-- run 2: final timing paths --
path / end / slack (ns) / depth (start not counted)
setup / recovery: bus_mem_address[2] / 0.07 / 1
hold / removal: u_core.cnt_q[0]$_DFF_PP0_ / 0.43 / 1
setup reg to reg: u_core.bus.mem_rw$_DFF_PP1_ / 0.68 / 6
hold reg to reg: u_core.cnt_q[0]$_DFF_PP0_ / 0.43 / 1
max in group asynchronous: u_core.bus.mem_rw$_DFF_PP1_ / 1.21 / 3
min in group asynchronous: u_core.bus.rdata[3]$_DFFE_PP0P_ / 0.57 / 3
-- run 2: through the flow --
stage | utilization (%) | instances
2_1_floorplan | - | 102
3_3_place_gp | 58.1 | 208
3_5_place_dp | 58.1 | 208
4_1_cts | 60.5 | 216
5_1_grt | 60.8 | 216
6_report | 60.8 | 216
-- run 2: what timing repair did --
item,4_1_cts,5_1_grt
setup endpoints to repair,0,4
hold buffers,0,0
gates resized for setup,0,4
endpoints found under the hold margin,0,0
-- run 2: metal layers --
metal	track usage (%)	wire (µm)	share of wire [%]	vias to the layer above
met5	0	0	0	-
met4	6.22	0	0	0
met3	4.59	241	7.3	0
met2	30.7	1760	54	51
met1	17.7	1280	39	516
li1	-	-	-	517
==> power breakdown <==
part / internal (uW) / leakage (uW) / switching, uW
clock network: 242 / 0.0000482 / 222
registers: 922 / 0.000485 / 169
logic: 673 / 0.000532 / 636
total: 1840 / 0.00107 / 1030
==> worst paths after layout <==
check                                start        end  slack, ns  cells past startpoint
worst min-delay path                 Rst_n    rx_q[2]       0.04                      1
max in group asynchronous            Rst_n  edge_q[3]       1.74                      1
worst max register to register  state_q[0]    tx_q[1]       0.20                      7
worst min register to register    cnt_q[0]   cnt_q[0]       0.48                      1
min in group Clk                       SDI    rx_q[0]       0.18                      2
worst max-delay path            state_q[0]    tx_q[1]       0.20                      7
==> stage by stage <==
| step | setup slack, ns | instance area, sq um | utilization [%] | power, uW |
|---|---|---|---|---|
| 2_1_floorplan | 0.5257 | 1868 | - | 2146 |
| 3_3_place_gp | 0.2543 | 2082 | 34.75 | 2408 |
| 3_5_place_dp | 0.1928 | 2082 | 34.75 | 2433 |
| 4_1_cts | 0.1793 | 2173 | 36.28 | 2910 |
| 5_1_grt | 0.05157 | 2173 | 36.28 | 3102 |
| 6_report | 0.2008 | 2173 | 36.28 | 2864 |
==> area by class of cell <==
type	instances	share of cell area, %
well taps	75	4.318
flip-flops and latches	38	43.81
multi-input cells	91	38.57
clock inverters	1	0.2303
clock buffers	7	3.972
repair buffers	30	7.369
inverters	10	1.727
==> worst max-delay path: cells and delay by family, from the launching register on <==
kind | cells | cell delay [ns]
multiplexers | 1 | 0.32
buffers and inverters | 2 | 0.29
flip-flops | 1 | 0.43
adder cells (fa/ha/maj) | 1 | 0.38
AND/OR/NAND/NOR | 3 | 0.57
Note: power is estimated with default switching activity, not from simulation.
### src/rtl/pipe_stage_skid_reg.sv
`default_nettype none
// ============================================================================
//  Module      : pipe_stage_skid_reg
//  Description : Generic pipeline-stage register with a 2-entry skid buffer.
//                Carries a datapath and a control bundle under valid/ready.
//                in_ready comes straight from a flop, so the upstream stall
//                path has no combinational dependency on out_ready.
//                Vacated slots are zeroed so a bubble always presents
//                all-zero control. Includes saturating stall/flush counters.
//  Revision    : 1.0  initial release
// ============================================================================
module pipe_stage_skid_reg #(
  parameter int DATA_W = 128,
  parameter int CTRL_W = 9,
  parameter int CNT_W  = 16
) (
  input  logic              clk,
  input  logic              rst,
  input  logic              flush,
  input  logic              in_valid,
  output logic              in_ready,
  input  logic [DATA_W-1:0] in_data,
  input  logic [CTRL_W-1:0] in_ctrl,
  output logic              out_valid,
  input  logic              out_ready,
  output logic [DATA_W-1:0] out_data,
  output logic [CTRL_W-1:0] out_ctrl,
  output logic [CNT_W-1:0]  stall_cnt,
  output logic [CNT_W-1:0]  flush_cnt
);

  typedef enum logic [1:0] {
    S_EMPTY = 2'd0,
    S_ONE   = 2'd1,
    S_FULL  = 2'd2
  } state_t;

  localparam logic [CNT_W-1:0] c_CNT_MAX = {CNT_W{1'b1}};

  state_t              r_state;
  logic                r_in_ready;
  logic [DATA_W-1:0]   r_main_data;
  logic [CTRL_W-1:0]   r_main_ctrl;
  logic [DATA_W-1:0]   r_skid_data;
  logic [CTRL_W-1:0]   r_skid_ctrl;
  logic [CNT_W-1:0]    r_stall_cnt;
  logic [CNT_W-1:0]    r_flush_cnt;

  logic w_out_valid;
  logic w_accept;
  logic w_drain;
  logic w_stall;
  logic w_flush_hit;

  // Handshake qualifiers; the main slot is always the head of the queue.
  assign w_out_valid = (r_state != S_EMPTY);
  assign w_accept    = in_valid & r_in_ready & ~flush;
  assign w_drain     = w_out_valid & out_ready;
  assign w_stall     = w_out_valid & ~out_ready & ~flush;
  assign w_flush_hit = flush & (r_state != S_EMPTY);

  // Occupancy FSM: owns both slots and the registered in_ready.
  always_ff @(posedge clk or posedge rst) begin
    if (rst) begin
      r_state     <= S_EMPTY;
      r_in_ready  <= 1'b0;
      r_main_data <= '0;
      r_main_ctrl <= '0;
      r_skid_data <= '0;
      r_skid_ctrl <= '0;
    end else if (flush) begin
      // Squash everything held; in_valid is ignored this cycle.
      r_state     <= S_EMPTY;
      r_in_ready  <= 1'b1;
      r_main_data <= '0;
      r_main_ctrl <= '0;
      r_skid_data <= '0;
      r_skid_ctrl <= '0;
    end else begin
      // in_ready tracks "next state is not FULL"; cleared below where needed.
      r_in_ready <= 1'b1;
      case (r_state)
        S_EMPTY: begin
          if (w_accept) begin
            r_main_data <= in_data;
            r_main_ctrl <= in_ctrl;
            r_state     <= S_ONE;
          end
        end
        S_ONE: begin
          if (w_accept && w_drain) begin
            r_main_data <= in_data;
            r_main_ctrl <= in_ctrl;
          end else if (w_accept) begin
            r_skid_data <= in_data;
            r_skid_ctrl <= in_ctrl;
            r_state     <= S_FULL;
            r_in_ready  <= 1'b0;
          end else if (w_drain) begin
            r_main_data <= '0;
            r_main_ctrl <= '0;
            r_state     <= S_EMPTY;
          end
        end
        S_FULL: begin
          if (w_drain) begin
            r_main_data <= r_skid_data;
            r_main_ctrl <= r_skid_ctrl;
            r_skid_data <= '0;
            r_skid_ctrl <= '0;
            r_state     <= S_ONE;
          end else begin
            r_in_ready  <= 1'b0;
          end
        end
        default: begin
          r_state     <= S_EMPTY;
          r_main_data <= '0;
          r_main_ctrl <= '0;
          r_skid_data <= '0;
          r_skid_ctrl <= '0;
        end
      endcase
    end
  end

  // Saturating count of downstream backpressure cycles (not during flush).
  always_ff @(posedge clk or posedge rst) begin
    if (rst) begin
      r_stall_cnt <= '0;
    end else if (w_stall && (r_stall_cnt != c_CNT_MAX)) begin
      r_stall_cnt <= r_stall_cnt + 1'b1;
    end
  end

  // Saturating count of flushes that actually discarded a valid entry.
  always_ff @(posedge clk or posedge rst) begin
    if (rst) begin
      r_flush_cnt <= '0;
    end else if (w_flush_hit && (r_flush_cnt != c_CNT_MAX)) begin
      r_flush_cnt <= r_flush_cnt + 1'b1;
    end
  end

  assign in_ready  = r_in_ready;
  assign out_valid = w_out_valid;
  assign out_data  = r_main_data;
  assign out_ctrl  = r_main_ctrl;
  assign stall_cnt = r_stall_cnt;
  assign flush_cnt = r_flush_cnt;

endmodule
`default_nettype wire
==> src/rtl/bus_interconnect_pkg.sv <==
// Shared definitions for the native-bus interconnect: FSM state encoding,
// error-cause codes, default error read data and the index-width helper.
package bus_interconnect_pkg;

  typedef enum logic [1:0] {
    ST_IDLE   = 2'd0,
    ST_ACCESS = 2'd1,
    ST_RESP   = 2'd2,
    ST_ERR    = 2'd3
  } bus_state_e;

  localparam logic ERR_CAUSE_UNMAPPED = 1'b0;
  localparam logic ERR_CAUSE_TIMEOUT  = 1'b1;

  localparam logic [31:0] ERR_DATA_DEFAULT = 32'hDEAD_BEEF;

  // A single-slave map still needs a 1-bit index so that ports stay legal.
  function automatic int idx_width(input int n);
    return (n > 1) ? $clog2(n) : 1;
  endfunction

endpackage

==> src/rtl/bus_addr_decode.sv <==
// Combinational priority address decoder.
// Ports:
//   addr - byte address to decode
//   hit  - address falls inside at least one window
//   idx  - index of the lowest-numbered matching window (0 when no hit)
// Window i matches when (addr & mask_i) == base_i. Lower indices win on
// overlap so a boot ROM can shadow the bottom of a larger flash window.
module bus_addr_decode
  import bus_interconnect_pkg::*;
#(
  parameter int                          NUM_SLAVES = 8,
  parameter logic [32*NUM_SLAVES-1:0]    SLAVE_BASE = '0,
  parameter logic [32*NUM_SLAVES-1:0]    SLAVE_MASK = '0,
  parameter int                          IDX_W      = idx_width(NUM_SLAVES)
) (
  input  logic [31:0]      addr,
  output logic             hit,
  output logic [IDX_W-1:0] idx
);

  // Walk from the highest index down so the lowest match is written last.
  always_comb begin
    hit = 1'b0;
    idx = '0;
    for (int i = NUM_SLAVES - 1; i >= 0; i--) begin
      if ((addr & SLAVE_MASK[32*i +: 32]) == SLAVE_BASE[32*i +: 32]) begin
        hit = 1'b1;
        idx = IDX_W'(i);
      end
    end
  end

endmodule

==> src/rtl/bus_interconnect.sv <==
// picorv32 native-bus interconnect: decodes the cpu address onto one-hot
// slave selects, registers the selected slave's read data and terminates
// unmapped or hung accesses with a bus error plus a sticky error log.
// Ports:
//   clk, reset_n          - system clock, async active-low reset
//   mem_valid/addr/wstrb  - cpu request (wstrb only matters to the slaves)
//   mem_ready, mem_rdata  - one-cycle response pulse and registered data
//   slv_select            - one-hot select, high through the whole access
//   slv_ready, slv_data_o - per-slave ready and flattened read data
//   err_clear             - clears the error log
//   bus_err_irq           - sticky error flag
//   err_addr, err_cause   - first uncleared error (cause 0 unmapped, 1 timeout)
//
// state  | meaning
// IDLE   | waiting for mem_valid, decode in progress
// ACCESS | slave selected, waiting for its ready or the timeout
// RESP   | mem_ready pulse carrying captured slave data
// ERR    | mem_ready pulse carrying ERR_DATA
module bus_interconnect
  import bus_interconnect_pkg::*;
#(
  parameter int                       NUM_SLAVES     = 8,
  parameter logic [32*NUM_SLAVES-1:0] SLAVE_BASE     = '0,
  parameter logic [32*NUM_SLAVES-1:0] SLAVE_MASK     = '0,
  parameter int                       TIMEOUT_CYCLES = 255,
  parameter logic [31:0]              ERR_DATA       = ERR_DATA_DEFAULT
) (
  input  logic                       clk,
  input  logic                       reset_n,
  input  logic                       mem_valid,
  input  logic [31:0]                mem_addr,
  input  logic [3:0]                 mem_wstrb,
  output logic                       mem_ready,
  output logic [31:0]                mem_rdata,
  output logic [NUM_SLAVES-1:0]      slv_select,
  input  logic [NUM_SLAVES-1:0]      slv_ready,
  input  logic [32*NUM_SLAVES-1:0]   slv_data_o,
  input  logic                       err_clear,
  output logic                       bus_err_irq,
  output logic [31:0]                err_addr,
  output logic                       err_cause
);

  localparam int IDX_W = idx_width(NUM_SLAVES);
  localparam int TW    = $clog2(TIMEOUT_CYCLES + 1);
  localparam logic [TW-1:0] TIMER_LAST = TW'(TIMEOUT_CYCLES - 1);

  bus_state_e       state, state_next;
  logic [IDX_W-1:0] idx;
  logic [TW-1:0]    timer;

  logic             dec_hit;
  logic [IDX_W-1:0] dec_idx;

  logic             accept;
  logic             take_rdata;
  logic             err_enter;
  logic             cause_next;

  // Writes are never acknowledged with data here, so the strobes only reach
  // the slaves directly from the cpu bus.
  logic unused_wstrb;
  assign unused_wstrb = ^mem_wstrb;

  bus_addr_decode #(
    .NUM_SLAVES (NUM_SLAVES),
    .SLAVE_BASE (SLAVE_BASE),
    .SLAVE_MASK (SLAVE_MASK),
    .IDX_W      (IDX_W)
  ) u_decode (
    .addr (mem_addr),
    .hit  (dec_hit),
    .idx  (dec_idx)
  );

  always_ff @(posedge clk or negedge reset_n) begin
    if (!reset_n) state <= ST_IDLE;
    else          state <= state_next;
  end

  // Abort takes precedence in ACCESS, then ready, then timeout, so a slave
  // answering on the last allowed cycle still completes normally.
  always_comb begin
    state_next = state;
    accept     = 1'b0;
    take_rdata = 1'b0;
    err_enter  = 1'b0;
    cause_next = ERR_CAUSE_UNMAPPED;
    case (state)
      ST_IDLE: begin
        if (mem_valid) begin
          if (dec_hit) begin
            state_next = ST_ACCESS;
            accept     = 1'b1;
          end else begin
            state_next = ST_ERR;
            err_enter  = 1'b1;
          end
        end
      end
      ST_ACCESS: begin
        if (!mem_valid) begin
          state_next = ST_IDLE;
        end else if (slv_ready[idx]) begin
          state_next = ST_RESP;
          take_rdata = 1'b1;
        end else if (timer == TIMER_LAST) begin
          state_next = ST_ERR;
          err_enter  = 1'b1;
          cause_next = ERR_CAUSE_TIMEOUT;
        end
      end
      ST_RESP:  state_next = ST_IDLE;
      ST_ERR:   state_next = ST_IDLE;
      default:  state_next = ST_IDLE;
    endcase
  end

  always_comb begin
    slv_select = '0;
    if (state == ST_ACCESS) slv_select[idx] = 1'b1;
  end

  always_ff @(posedge clk or negedge reset_n) begin
    if (!reset_n) begin
      idx         <= '0;
      timer       <= '0;
      mem_ready   <= 1'b0;
      mem_rdata   <= '0;
      bus_err_irq <= 1'b0;
      err_addr    <= '0;
      err_cause   <= 1'b0;
    end else begin
      mem_ready <= take_rdata | err_enter;

      if (accept) begin
        idx   <= dec_idx;
        timer <= '0;
      end else if (state == ST_ACCESS) begin
        timer <= timer + 1'b1;
      end

      if (take_rdata)     mem_rdata <= slv_data_o[32*idx +: 32];
      else if (err_enter) mem_rdata <= ERR_DATA;

      // A clear coinciding with a new error leaves the new error logged.
      if (err_enter && (err_clear || !bus_err_irq)) begin
        bus_err_irq <= 1'b1;
        err_addr    <= mem_addr;
        err_cause   <= cause_next;
      end else if (err_clear) begin
        bus_err_irq <= 1'b0;
        err_addr    <= '0;
        err_cause   <= 1'b0;
      end
    end
  end

endmodule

> **Assignment**:
The answer should consist solely of the lines from the first line above through the one with "worst max register", both included, repeated exactly.

> **Worked solution**:
-- run 2: final timing paths --
path / end / slack (ns) / depth (start not counted)
setup / recovery: bus_mem_address[2] / 0.07 / 1
hold / removal: u_core.cnt_q[0]$_DFF_PP0_ / 0.43 / 1
setup reg to reg: u_core.bus.mem_rw$_DFF_PP1_ / 0.68 / 6
hold reg to reg: u_core.cnt_q[0]$_DFF_PP0_ / 0.43 / 1
max in group asynchronous: u_core.bus.mem_rw$_DFF_PP1_ / 1.21 / 3
min in group asynchronous: u_core.bus.rdata[3]$_DFFE_PP0P_ / 0.57 / 3
-- run 2: through the flow --
stage | utilization (%) | instances
2_1_floorplan | - | 102
3_3_place_gp | 58.1 | 208
3_5_place_dp | 58.1 | 208
4_1_cts | 60.5 | 216
5_1_grt | 60.8 | 216
6_report | 60.8 | 216
-- run 2: what timing repair did --
item,4_1_cts,5_1_grt
setup endpoints to repair,0,4
hold buffers,0,0
gates resized for setup,0,4
endpoints found under the hold margin,0,0
-- run 2: metal layers --
metal	track usage (%)	wire (µm)	share of wire [%]	vias to the layer above
met5	0	0	0	-
met4	6.22	0	0	0
met3	4.59	241	7.3	0
met2	30.7	1760	54	51
met1	17.7	1280	39	516
li1	-	-	-	517
==> power breakdown <==
part / internal (uW) / leakage (uW) / switching, uW
clock network: 242 / 0.0000482 / 222
registers: 922 / 0.000485 / 169
logic: 673 / 0.000532 / 636
total: 1840 / 0.00107 / 1030
==> worst paths after layout <==
check                                start        end  slack, ns  cells past startpoint
worst min-delay path                 Rst_n    rx_q[2]       0.04                      1
max in group asynchronous            Rst_n  edge_q[3]       1.74                      1
worst max register to register  state_q[0]    tx_q[1]       0.20                      7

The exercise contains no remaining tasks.